The conference also offered unusual sessions, notably one by Professor Peter Sleight, from the University of Oxford, on music and the cardiovascular system, highlighting the therapeutic potential of music on the heart rate, blood pressure and wider well-being. This session attracted widespread national media interest in the UK.
Professor Garratt, who is also BCS vice president (education and research), said the increasing involvement of the British Heart Foundation (BHF) in the meeting was pivotal in its success and development: ‘The BHF is a key supporter of the meeting and had a number of sessions devoted to research that it funds,’ he pointed out.
This included a highlight session of hypertrophic cardiomyopathy, which focused on research from a single clinical research department, showing how it works in terms of vision and scope. ‘For that reason we were keen that the cardiology trainees who attend the meeting went along because soon they will be looking to see whether they are interested in cardiovascular research as a career, or part of their career, and the session gave them an insight into what might be involved,” Garratt added.
The UK Genetic Testing Network (UKGTN) was involved in a session on the new genetic tests for cardiovascular disease that helps cardiologists to treat inherited conditions more effectively while the Strickland Goodall Lecture, topic “wellness and its causes”, was given by Sir Harry Burns, professor of global public health at the University of Strathclyde and former Chief Medical Officer for Scotland.

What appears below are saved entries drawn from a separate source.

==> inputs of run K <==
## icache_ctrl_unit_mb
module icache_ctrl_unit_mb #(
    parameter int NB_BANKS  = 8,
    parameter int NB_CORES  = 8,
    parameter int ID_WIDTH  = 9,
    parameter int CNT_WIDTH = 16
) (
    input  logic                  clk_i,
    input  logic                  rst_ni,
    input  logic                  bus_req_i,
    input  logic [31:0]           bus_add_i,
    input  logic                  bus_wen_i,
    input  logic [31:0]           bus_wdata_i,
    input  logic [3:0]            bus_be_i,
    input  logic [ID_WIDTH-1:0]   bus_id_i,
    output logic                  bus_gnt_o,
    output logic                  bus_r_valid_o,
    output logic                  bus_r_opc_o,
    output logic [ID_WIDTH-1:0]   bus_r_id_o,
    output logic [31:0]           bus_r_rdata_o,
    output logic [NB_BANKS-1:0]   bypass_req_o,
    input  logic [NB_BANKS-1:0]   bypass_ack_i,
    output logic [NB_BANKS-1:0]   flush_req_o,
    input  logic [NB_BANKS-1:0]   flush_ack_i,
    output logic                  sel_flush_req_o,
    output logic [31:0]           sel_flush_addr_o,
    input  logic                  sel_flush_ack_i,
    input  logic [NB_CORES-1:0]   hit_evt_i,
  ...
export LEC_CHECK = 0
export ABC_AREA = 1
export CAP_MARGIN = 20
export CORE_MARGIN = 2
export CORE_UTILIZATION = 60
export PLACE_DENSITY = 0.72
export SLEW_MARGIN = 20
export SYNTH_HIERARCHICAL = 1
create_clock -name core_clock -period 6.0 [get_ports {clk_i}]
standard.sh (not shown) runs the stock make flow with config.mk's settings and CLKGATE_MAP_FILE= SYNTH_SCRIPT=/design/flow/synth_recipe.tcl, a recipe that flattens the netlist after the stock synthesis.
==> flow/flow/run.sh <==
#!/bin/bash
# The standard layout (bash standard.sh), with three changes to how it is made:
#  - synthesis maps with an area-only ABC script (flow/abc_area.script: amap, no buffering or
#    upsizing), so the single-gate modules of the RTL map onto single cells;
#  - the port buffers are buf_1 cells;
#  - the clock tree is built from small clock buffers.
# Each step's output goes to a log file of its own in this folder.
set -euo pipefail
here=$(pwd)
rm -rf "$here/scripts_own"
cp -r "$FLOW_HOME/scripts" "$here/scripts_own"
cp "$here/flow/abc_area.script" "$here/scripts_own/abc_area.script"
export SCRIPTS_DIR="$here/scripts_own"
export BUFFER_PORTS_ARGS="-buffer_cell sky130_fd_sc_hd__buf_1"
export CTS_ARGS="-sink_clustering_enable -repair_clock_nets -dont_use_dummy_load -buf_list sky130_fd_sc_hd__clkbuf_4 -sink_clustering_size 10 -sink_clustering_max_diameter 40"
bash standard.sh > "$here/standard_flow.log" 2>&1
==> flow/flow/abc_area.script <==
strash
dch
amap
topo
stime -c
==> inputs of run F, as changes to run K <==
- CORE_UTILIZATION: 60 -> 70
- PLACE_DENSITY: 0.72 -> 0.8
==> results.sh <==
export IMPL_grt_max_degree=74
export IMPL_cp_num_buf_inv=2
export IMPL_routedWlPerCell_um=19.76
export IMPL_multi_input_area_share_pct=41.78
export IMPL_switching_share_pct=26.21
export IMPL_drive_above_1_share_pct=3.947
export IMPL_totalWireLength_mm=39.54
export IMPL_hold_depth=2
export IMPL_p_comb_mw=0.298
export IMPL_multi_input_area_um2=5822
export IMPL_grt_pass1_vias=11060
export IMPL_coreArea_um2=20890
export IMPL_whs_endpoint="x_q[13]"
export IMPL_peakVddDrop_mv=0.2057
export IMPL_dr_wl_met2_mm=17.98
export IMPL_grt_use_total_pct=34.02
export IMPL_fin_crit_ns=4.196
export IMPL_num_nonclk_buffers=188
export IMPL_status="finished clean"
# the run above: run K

Other highlight lectures covered issues such as the transplant cycle, the medico-legal minefield. There were also hands-on interactive training, popular hot topic sessions, a strong focus on cardiac imaging and exhibitors. One of the more popular sessions, said Professor Garratt, was the 2015 hypertension update for cardiologists, which drew a large audience with discussions outlining why cardiologists should be interested in hypertension. ‘The aim of the British Cardiovascular Society Conference is to deliver the best basic and clinical science sessions in such a way that is relevant to everyone,’ Garratte concluded. ‘We think we have achieved it, but will continue to build on that for 2016*.’
*For the diary: 6-8 June 2016 BCS conference. Manchester, UK
Cliff Garratt is Professor of Cardiology at the Institute of Cardiovascular Sciences, Professor of Cardiology at Manchester University and Hon Consultant Cardiologist at Central Manchester University Foundation Trust. His research and clinical interests focus on the mechanisms and management of atrial fibrillation and familial sudden cardiac death syndromes. He is co-chair of the Heart Rhythm UK Working group on Clinical Management of Familial Sudden Death syndromes and Vice-President (Education and Research) of the British Cardiovascular Society.